What to produce:
What you return must be every line below that includes the word "still".
○ ○ ○ ○
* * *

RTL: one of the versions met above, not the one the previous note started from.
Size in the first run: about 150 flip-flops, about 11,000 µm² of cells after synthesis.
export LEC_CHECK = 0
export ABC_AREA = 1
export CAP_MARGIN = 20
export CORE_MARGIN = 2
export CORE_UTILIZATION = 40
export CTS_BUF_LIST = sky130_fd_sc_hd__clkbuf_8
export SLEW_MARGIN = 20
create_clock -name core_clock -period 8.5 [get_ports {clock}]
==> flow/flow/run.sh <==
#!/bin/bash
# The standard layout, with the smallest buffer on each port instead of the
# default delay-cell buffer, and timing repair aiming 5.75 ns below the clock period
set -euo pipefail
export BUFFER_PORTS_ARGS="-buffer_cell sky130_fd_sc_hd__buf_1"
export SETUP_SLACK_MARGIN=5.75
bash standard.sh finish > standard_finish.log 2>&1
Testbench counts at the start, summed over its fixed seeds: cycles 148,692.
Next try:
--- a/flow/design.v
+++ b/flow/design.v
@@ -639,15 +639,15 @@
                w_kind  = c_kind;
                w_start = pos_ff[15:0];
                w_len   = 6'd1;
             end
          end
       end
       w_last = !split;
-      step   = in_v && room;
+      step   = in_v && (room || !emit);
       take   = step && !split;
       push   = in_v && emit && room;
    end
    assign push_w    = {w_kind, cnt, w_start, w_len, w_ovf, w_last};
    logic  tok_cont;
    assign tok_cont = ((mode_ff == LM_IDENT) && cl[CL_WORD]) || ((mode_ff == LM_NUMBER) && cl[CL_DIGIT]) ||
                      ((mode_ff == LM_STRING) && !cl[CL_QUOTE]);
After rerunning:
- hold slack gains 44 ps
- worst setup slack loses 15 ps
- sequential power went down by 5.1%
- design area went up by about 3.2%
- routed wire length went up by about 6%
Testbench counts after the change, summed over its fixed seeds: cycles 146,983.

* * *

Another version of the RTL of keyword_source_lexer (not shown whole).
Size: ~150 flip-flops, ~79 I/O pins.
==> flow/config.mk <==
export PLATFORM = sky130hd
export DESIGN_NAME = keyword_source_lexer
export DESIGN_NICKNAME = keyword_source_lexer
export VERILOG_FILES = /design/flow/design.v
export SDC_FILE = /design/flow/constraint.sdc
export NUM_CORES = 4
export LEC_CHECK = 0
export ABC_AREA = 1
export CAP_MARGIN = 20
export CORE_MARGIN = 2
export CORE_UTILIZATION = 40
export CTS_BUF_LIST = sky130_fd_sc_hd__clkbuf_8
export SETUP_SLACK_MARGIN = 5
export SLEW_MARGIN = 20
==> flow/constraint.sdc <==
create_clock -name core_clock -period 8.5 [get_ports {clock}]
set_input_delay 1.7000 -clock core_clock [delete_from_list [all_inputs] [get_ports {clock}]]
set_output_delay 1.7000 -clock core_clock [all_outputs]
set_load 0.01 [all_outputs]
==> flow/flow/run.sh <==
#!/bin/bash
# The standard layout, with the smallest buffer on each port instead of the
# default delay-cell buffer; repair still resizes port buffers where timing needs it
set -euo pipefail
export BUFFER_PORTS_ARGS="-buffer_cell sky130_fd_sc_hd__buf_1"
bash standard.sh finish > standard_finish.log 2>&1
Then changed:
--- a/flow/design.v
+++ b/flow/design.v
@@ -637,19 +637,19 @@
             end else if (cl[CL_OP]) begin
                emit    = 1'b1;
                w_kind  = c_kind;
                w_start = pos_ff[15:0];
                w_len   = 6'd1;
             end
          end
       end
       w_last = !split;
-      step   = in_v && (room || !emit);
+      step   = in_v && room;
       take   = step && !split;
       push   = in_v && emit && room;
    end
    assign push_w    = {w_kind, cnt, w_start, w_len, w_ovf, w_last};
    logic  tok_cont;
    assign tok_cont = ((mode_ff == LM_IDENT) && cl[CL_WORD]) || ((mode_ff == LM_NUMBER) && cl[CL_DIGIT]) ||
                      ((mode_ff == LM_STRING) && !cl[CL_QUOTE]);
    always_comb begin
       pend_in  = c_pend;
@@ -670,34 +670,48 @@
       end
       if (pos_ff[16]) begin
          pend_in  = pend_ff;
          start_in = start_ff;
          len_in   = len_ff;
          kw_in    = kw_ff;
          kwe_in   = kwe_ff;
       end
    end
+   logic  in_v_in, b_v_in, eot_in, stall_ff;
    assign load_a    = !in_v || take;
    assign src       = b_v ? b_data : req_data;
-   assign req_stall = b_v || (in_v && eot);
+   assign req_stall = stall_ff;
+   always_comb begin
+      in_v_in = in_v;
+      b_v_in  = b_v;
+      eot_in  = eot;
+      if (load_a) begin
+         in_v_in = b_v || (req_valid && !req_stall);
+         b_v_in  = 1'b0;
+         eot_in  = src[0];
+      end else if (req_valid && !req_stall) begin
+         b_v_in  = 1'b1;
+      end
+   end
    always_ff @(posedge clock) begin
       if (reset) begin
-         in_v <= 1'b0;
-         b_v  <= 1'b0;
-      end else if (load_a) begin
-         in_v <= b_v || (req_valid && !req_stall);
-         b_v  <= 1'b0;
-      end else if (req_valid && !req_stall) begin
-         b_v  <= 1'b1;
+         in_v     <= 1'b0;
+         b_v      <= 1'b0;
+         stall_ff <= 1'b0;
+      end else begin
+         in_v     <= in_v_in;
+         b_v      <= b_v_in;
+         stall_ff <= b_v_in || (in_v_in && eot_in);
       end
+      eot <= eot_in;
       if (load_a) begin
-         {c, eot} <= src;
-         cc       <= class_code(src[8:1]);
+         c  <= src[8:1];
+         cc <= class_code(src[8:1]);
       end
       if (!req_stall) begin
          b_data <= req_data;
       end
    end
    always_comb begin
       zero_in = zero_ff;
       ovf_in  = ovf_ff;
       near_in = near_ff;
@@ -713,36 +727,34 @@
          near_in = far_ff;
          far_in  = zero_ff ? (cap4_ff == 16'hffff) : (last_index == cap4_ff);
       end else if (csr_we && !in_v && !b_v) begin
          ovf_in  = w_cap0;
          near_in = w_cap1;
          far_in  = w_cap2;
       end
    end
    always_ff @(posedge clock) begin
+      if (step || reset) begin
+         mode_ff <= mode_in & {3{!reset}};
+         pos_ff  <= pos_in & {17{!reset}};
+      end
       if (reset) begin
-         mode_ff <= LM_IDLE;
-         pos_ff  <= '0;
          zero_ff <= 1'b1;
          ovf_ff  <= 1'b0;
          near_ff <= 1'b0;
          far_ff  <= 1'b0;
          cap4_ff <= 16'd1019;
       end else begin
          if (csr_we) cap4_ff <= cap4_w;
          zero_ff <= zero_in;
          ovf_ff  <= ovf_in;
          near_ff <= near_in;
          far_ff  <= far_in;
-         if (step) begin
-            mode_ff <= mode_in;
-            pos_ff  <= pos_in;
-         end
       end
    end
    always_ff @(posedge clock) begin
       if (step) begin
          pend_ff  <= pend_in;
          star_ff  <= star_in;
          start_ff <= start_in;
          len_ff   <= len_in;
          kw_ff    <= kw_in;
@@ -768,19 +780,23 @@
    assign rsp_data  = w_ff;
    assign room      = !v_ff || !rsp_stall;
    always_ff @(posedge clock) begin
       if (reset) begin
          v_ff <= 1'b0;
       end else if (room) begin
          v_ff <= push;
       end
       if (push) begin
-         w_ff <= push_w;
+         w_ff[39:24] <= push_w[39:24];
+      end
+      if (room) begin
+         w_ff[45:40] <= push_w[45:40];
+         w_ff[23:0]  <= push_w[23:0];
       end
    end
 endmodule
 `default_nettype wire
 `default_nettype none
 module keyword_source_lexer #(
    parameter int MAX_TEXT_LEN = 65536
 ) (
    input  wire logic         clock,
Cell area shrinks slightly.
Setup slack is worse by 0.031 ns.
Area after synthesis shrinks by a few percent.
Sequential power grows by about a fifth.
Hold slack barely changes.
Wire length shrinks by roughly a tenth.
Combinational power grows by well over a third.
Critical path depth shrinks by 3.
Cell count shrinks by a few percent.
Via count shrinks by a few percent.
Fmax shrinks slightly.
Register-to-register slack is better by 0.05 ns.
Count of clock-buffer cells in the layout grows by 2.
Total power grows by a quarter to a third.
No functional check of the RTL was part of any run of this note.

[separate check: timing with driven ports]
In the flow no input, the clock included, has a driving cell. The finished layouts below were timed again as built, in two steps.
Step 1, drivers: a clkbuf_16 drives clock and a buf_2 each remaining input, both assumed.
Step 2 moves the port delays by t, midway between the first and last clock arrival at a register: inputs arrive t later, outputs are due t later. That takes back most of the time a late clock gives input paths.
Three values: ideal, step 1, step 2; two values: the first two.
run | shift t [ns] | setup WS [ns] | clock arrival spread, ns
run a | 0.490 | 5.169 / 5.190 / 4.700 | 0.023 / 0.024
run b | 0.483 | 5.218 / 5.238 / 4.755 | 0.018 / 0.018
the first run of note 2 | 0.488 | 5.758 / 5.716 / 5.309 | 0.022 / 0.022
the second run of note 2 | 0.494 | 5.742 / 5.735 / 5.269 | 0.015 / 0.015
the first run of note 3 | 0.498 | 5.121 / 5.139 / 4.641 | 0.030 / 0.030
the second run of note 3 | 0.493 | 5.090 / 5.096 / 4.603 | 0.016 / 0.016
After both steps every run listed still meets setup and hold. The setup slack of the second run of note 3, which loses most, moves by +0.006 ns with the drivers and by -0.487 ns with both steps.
○ ○ ○ ○
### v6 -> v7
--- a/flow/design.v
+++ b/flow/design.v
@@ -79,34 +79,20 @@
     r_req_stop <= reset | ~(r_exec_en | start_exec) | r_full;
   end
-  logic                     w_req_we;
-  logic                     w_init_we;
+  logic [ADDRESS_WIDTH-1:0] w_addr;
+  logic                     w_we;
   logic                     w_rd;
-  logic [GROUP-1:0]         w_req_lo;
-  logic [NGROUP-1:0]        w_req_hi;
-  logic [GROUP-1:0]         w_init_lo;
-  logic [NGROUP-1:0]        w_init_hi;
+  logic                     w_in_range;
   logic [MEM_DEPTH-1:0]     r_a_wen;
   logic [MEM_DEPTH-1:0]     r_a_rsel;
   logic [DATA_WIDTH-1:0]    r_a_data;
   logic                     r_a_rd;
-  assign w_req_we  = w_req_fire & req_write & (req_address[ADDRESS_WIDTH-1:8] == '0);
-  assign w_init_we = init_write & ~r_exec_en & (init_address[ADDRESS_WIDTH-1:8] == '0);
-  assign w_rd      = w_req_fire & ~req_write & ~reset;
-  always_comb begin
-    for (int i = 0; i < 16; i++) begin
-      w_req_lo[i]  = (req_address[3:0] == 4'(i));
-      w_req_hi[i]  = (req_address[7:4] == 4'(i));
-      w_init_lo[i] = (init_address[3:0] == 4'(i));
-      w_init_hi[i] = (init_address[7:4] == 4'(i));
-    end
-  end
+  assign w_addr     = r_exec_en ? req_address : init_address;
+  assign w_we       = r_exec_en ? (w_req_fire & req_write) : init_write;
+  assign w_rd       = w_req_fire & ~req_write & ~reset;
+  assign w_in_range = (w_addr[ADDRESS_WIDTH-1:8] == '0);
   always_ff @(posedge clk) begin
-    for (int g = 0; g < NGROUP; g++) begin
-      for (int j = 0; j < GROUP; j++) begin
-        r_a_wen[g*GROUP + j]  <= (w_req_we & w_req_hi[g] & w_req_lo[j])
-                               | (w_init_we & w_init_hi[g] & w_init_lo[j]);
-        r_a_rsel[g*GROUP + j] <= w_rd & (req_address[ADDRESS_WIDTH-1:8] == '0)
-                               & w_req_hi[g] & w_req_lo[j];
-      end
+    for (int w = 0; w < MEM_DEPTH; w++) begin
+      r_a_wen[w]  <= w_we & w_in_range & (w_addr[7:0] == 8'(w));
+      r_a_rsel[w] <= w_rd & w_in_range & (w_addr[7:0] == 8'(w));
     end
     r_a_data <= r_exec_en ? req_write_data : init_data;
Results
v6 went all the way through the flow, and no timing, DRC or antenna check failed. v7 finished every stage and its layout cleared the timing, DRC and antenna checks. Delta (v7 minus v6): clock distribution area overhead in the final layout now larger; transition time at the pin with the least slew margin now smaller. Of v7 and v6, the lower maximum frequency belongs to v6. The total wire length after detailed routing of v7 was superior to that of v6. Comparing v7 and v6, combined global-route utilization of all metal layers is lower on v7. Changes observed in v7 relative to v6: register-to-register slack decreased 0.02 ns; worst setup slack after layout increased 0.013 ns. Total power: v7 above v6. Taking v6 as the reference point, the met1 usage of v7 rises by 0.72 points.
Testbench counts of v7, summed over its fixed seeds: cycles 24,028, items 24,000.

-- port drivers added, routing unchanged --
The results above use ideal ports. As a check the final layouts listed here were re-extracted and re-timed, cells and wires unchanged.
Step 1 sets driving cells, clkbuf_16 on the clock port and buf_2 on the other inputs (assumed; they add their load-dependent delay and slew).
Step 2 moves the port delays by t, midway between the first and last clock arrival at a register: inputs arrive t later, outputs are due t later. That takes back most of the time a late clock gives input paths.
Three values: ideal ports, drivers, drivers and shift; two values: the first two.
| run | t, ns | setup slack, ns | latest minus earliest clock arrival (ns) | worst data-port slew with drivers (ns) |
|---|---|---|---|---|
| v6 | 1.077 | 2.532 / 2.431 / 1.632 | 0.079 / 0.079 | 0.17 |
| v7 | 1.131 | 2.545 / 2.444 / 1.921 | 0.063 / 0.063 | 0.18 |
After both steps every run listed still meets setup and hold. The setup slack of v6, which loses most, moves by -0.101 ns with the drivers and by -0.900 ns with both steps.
○ ○ ○ ○
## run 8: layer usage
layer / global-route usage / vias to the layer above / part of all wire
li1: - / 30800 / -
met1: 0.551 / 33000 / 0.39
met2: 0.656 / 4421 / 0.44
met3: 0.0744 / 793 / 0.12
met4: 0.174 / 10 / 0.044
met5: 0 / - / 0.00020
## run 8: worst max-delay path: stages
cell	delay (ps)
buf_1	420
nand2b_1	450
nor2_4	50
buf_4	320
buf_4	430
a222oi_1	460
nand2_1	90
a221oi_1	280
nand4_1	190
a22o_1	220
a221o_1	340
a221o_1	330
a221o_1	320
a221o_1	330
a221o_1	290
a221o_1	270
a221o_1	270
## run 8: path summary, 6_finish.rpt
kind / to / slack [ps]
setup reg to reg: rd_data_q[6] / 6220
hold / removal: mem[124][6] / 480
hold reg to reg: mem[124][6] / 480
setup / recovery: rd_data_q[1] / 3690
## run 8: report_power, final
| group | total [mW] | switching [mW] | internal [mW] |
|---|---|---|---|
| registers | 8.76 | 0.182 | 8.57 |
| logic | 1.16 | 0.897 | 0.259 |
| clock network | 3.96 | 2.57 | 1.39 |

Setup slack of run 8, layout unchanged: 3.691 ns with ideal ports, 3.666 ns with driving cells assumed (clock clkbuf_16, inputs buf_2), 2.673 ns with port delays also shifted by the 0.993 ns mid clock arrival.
○ ○ ○ ○
Solution to this exercise:
# default delay-cell buffer; repair still resizes port buffers where timing needs it
After both steps every run listed still meets setup and hold. The setup slack of the second run of note 3, which loses most, moves by +0.006 ns with the drivers and by -0.487 ns with both steps.
After both steps every run listed still meets setup and hold. The setup slack of v6, which loses most, moves by -0.101 ns with the drivers and by -0.900 ns with both steps.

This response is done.